▶ Work task
Search the records for the word "figures" and copy each line in which it appears.
Start of Block
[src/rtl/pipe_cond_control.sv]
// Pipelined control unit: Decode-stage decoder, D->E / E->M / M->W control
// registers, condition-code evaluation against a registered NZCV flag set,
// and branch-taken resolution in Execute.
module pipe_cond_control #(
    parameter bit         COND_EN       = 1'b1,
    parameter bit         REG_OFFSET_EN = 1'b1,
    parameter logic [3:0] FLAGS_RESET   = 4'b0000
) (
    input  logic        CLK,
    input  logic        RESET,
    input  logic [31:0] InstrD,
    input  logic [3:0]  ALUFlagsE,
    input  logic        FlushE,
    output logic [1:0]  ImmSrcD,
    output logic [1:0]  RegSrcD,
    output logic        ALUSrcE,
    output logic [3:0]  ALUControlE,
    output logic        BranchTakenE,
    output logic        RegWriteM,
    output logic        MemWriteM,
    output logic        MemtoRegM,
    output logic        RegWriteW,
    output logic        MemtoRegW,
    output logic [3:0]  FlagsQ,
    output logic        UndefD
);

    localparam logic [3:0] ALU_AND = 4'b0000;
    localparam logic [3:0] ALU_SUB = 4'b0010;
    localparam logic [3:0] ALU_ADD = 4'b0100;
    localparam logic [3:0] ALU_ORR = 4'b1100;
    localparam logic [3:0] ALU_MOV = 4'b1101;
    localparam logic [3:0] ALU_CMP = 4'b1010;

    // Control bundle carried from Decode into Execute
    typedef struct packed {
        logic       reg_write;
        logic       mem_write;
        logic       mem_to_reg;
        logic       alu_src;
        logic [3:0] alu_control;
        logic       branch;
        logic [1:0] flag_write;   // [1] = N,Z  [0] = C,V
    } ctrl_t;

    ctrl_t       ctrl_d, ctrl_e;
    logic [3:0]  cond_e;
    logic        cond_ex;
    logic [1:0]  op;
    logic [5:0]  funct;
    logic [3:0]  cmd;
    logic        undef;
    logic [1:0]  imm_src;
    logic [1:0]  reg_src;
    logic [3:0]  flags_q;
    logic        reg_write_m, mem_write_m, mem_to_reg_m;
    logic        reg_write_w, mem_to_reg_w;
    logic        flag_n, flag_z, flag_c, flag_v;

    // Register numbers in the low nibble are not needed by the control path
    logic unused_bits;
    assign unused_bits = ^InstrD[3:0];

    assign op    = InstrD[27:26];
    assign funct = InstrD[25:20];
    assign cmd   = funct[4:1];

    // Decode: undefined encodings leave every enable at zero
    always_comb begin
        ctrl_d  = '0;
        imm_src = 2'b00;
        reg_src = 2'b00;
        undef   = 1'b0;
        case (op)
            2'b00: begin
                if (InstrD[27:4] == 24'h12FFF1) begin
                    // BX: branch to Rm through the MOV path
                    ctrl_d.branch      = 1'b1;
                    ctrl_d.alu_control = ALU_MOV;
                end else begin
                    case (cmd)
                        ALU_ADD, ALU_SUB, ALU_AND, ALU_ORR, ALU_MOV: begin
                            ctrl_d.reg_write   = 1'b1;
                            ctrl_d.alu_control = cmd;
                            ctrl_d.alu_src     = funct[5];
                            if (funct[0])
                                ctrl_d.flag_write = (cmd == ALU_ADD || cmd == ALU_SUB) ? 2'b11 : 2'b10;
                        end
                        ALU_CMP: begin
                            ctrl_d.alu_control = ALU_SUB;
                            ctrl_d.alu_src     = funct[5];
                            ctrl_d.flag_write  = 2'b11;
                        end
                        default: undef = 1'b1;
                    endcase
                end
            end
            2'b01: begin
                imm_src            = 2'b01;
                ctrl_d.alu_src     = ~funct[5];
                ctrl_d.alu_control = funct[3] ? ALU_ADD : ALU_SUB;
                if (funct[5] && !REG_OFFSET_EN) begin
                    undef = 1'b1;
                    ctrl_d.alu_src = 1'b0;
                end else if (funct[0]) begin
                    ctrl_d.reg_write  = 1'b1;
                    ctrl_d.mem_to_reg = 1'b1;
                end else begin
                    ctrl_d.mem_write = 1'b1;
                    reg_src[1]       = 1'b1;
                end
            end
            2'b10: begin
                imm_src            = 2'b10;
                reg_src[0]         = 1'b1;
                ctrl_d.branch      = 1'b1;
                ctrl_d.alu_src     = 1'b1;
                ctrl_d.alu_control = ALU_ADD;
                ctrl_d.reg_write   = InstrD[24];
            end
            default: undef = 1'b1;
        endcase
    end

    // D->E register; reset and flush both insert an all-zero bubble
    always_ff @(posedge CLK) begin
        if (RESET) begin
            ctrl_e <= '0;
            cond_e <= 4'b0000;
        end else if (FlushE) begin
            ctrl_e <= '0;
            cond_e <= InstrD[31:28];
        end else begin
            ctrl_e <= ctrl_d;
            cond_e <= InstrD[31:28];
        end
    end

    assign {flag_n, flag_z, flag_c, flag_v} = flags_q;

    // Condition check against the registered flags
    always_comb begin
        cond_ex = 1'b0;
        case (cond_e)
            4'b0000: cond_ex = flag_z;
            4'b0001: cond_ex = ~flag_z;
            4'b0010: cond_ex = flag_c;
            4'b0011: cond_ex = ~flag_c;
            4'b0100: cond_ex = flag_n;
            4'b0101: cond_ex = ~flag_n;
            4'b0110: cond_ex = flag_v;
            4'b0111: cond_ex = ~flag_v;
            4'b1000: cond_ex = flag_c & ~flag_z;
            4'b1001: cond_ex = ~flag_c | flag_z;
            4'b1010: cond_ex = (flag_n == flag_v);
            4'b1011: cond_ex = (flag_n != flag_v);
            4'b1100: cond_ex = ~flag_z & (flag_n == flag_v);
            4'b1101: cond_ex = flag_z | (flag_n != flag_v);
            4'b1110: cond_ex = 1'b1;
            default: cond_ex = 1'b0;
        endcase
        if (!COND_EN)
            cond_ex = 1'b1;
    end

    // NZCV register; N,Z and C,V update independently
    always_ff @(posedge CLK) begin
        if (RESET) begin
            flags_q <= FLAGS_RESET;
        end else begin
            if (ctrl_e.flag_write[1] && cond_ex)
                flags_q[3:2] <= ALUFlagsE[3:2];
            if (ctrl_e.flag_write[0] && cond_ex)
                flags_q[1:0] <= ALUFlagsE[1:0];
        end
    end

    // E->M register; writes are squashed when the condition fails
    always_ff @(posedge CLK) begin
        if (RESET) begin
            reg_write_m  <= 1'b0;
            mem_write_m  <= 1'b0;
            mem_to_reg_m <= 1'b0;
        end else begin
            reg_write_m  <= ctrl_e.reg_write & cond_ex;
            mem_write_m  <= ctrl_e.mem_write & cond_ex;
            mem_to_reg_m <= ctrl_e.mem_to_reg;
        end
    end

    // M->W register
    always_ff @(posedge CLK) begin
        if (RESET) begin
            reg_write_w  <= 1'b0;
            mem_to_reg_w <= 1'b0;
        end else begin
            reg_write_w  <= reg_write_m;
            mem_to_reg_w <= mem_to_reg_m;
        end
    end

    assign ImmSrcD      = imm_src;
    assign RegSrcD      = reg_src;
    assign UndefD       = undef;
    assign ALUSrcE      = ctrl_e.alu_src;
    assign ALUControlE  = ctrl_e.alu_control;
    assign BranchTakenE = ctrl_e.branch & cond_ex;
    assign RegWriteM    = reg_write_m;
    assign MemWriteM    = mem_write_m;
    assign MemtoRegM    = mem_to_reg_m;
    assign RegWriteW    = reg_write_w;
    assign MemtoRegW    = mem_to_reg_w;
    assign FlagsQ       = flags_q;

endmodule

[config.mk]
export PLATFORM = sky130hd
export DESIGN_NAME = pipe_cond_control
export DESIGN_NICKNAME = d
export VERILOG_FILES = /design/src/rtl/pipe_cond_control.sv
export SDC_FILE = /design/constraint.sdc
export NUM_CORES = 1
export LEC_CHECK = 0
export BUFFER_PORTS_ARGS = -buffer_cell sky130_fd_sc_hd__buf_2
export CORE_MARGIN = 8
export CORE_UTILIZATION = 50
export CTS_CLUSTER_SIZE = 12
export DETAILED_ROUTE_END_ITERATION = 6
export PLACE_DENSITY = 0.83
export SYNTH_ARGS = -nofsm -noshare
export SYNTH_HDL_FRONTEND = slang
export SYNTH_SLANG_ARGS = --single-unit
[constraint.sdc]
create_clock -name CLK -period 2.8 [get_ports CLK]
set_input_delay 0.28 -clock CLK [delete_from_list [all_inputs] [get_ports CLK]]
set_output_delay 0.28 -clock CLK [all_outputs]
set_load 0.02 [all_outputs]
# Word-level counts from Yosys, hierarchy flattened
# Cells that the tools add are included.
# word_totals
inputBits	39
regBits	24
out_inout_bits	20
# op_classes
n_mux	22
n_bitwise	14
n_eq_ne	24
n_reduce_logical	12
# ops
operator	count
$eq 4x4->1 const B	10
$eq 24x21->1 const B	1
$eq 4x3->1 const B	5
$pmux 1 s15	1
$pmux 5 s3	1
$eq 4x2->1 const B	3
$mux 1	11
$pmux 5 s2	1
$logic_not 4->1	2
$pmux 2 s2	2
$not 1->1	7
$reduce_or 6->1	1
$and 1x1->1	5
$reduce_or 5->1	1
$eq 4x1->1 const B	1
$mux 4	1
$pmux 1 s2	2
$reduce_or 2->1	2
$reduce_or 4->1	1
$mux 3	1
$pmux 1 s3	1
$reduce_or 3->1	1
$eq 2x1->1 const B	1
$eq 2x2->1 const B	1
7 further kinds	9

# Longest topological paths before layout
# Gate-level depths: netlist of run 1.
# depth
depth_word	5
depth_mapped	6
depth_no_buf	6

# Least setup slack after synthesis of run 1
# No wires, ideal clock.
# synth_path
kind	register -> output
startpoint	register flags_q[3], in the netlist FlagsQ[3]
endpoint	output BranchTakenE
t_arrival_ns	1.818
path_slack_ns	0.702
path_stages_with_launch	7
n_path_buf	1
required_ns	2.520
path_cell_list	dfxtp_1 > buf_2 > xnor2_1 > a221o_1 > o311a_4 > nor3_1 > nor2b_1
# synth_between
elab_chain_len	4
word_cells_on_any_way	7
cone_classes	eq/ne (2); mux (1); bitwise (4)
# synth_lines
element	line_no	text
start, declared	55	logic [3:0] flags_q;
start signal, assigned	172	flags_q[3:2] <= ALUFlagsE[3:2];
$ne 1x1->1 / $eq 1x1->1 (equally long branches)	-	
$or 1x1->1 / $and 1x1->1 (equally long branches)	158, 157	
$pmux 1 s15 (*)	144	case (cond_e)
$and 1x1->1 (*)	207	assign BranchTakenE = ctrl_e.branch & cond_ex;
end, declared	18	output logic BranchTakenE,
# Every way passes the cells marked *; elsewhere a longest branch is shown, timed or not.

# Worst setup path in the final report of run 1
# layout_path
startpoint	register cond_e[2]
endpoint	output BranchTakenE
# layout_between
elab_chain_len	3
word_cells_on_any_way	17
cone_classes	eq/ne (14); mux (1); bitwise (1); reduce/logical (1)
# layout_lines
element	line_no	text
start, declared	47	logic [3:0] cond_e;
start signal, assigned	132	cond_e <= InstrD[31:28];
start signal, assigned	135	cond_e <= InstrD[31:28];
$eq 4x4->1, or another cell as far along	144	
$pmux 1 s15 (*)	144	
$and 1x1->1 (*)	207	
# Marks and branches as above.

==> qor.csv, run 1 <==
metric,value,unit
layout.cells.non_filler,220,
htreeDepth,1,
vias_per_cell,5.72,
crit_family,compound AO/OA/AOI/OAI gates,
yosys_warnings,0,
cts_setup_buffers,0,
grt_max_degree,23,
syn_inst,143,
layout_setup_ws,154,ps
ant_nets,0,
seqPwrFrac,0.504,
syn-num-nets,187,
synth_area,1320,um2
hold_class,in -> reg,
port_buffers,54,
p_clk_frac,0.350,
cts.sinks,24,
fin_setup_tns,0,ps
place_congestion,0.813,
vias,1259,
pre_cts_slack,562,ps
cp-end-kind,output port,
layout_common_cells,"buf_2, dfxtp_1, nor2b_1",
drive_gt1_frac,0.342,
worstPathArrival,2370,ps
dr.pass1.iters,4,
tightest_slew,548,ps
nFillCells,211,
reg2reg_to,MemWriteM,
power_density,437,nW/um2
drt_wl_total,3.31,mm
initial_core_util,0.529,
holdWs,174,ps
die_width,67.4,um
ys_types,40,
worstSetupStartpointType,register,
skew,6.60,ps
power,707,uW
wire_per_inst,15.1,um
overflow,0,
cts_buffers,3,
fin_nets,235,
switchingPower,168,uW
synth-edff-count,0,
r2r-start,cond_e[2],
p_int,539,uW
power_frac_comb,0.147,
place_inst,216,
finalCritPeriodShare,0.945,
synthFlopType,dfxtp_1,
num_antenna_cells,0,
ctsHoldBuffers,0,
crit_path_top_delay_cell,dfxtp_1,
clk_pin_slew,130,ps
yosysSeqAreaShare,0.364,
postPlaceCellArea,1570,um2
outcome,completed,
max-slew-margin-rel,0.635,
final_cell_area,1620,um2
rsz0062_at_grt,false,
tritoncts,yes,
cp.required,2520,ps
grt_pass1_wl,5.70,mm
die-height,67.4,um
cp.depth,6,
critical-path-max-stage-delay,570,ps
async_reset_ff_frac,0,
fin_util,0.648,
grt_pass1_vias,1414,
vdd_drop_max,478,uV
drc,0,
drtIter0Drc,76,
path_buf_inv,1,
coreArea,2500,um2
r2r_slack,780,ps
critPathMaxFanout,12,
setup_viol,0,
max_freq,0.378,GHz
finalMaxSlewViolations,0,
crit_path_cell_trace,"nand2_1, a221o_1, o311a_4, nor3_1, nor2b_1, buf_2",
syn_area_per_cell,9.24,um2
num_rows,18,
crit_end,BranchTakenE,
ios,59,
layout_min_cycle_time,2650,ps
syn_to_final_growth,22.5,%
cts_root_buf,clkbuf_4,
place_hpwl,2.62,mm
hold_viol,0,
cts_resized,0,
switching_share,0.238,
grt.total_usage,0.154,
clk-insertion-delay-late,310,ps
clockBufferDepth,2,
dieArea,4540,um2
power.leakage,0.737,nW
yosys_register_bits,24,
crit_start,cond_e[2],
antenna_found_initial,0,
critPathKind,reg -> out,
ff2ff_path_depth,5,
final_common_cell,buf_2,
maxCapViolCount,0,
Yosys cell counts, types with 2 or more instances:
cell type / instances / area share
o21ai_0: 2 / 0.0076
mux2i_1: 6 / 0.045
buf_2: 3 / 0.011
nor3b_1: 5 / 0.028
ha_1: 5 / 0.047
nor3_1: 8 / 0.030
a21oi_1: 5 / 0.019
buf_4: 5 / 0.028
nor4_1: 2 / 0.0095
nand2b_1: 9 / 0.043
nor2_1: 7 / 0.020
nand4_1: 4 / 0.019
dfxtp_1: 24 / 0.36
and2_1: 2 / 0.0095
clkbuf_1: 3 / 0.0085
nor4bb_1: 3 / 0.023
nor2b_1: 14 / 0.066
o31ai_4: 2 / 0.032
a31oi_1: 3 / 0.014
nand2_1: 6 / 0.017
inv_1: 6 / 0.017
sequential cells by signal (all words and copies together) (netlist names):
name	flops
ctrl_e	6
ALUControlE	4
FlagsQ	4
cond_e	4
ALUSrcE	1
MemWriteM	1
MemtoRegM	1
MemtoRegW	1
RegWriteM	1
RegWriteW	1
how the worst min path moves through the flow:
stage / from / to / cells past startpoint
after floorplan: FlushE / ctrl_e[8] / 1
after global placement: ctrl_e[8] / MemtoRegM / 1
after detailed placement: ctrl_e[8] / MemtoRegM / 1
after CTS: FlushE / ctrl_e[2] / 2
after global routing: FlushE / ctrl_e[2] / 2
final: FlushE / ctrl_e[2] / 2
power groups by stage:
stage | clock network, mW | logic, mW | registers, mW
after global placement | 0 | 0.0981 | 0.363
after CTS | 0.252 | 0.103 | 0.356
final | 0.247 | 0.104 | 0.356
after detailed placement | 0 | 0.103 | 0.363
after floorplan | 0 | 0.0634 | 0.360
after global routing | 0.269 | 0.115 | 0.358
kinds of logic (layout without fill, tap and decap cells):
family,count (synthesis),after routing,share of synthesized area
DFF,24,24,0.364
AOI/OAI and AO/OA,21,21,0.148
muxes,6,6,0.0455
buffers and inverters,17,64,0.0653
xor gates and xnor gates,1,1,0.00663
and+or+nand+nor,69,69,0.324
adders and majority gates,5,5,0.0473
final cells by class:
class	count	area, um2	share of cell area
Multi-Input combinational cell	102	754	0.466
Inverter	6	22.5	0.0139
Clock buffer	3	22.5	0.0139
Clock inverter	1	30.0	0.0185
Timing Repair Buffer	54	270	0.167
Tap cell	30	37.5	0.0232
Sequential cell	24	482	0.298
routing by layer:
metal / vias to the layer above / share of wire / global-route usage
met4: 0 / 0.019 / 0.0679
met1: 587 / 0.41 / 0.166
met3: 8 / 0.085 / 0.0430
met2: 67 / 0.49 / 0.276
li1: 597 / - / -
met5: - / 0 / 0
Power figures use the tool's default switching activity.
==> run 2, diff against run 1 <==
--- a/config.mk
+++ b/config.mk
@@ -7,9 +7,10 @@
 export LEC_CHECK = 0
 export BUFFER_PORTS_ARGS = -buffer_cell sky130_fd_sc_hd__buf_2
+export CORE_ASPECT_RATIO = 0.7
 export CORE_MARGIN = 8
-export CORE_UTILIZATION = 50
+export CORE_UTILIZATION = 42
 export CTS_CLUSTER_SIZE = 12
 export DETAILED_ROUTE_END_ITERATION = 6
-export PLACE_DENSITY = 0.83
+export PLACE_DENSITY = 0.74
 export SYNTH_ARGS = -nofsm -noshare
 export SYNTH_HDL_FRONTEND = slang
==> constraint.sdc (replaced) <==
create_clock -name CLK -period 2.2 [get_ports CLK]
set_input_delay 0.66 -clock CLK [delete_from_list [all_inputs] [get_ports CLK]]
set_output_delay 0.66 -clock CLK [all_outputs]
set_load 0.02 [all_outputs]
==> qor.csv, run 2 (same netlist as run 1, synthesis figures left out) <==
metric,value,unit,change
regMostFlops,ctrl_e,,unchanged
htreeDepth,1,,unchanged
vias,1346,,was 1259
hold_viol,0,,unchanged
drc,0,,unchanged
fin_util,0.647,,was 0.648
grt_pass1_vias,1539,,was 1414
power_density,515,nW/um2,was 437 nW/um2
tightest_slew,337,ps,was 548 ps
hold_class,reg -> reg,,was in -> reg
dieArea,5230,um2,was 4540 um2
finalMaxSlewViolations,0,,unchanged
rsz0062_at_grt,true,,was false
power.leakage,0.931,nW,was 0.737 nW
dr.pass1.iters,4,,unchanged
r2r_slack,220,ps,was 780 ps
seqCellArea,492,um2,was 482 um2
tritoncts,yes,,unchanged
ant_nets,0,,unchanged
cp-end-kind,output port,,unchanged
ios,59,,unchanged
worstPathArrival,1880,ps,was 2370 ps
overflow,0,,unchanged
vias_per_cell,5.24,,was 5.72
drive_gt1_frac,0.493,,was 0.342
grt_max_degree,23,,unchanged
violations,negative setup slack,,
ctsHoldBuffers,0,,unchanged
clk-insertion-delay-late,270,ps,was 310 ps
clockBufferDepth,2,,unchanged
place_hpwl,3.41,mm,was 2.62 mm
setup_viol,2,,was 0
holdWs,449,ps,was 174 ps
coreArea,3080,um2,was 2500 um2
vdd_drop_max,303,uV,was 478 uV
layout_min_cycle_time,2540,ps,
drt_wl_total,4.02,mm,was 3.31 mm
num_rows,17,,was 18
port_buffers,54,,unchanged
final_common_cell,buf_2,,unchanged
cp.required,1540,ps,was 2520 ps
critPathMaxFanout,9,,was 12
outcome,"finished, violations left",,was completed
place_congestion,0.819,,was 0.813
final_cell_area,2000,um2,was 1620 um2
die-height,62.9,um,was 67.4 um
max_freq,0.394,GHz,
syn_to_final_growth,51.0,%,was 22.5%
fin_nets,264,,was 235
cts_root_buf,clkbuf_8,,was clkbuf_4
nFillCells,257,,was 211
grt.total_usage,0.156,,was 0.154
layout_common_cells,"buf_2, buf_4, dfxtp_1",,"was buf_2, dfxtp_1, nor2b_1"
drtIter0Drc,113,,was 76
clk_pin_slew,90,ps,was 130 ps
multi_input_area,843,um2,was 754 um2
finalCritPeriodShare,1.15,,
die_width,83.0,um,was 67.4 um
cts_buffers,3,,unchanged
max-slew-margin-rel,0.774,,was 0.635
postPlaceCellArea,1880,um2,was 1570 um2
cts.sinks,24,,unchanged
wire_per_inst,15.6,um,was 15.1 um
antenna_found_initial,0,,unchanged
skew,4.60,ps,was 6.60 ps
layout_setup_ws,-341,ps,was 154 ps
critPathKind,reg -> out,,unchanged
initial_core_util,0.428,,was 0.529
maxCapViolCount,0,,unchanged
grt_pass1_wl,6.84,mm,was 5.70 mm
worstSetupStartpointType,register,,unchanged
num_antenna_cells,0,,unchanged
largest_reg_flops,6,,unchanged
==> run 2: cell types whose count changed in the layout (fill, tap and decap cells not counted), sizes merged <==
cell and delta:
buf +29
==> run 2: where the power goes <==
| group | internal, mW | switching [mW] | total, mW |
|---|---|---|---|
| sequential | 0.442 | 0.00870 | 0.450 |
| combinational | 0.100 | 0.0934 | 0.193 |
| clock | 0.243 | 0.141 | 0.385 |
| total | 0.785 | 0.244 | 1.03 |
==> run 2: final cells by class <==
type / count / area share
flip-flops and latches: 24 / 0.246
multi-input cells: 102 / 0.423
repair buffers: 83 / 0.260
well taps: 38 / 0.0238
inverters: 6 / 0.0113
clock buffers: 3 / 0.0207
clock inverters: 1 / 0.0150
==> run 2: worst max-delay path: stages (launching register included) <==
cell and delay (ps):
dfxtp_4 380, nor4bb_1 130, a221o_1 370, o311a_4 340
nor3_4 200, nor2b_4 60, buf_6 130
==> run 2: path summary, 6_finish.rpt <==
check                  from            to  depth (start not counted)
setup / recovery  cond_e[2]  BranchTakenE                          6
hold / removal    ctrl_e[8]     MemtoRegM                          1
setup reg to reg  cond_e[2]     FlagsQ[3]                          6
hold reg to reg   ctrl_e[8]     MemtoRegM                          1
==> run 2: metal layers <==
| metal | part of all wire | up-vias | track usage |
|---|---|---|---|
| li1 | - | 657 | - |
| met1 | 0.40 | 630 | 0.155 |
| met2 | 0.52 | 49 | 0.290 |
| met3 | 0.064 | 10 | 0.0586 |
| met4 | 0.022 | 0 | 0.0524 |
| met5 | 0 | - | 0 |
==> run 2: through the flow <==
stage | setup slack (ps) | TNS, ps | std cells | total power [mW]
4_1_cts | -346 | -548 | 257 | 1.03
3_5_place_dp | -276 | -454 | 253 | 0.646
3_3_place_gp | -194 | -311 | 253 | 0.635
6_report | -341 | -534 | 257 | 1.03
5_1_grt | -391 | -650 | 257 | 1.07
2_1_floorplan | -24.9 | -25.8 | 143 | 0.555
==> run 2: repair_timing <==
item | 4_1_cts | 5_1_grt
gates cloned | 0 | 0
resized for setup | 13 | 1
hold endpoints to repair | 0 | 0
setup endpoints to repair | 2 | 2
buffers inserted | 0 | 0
End of Block
▶ Answer for the task
Power figures use the tool's default switching activity.
==> qor.csv, run 2 (same netlist as run 1, synthesis figures left out) <==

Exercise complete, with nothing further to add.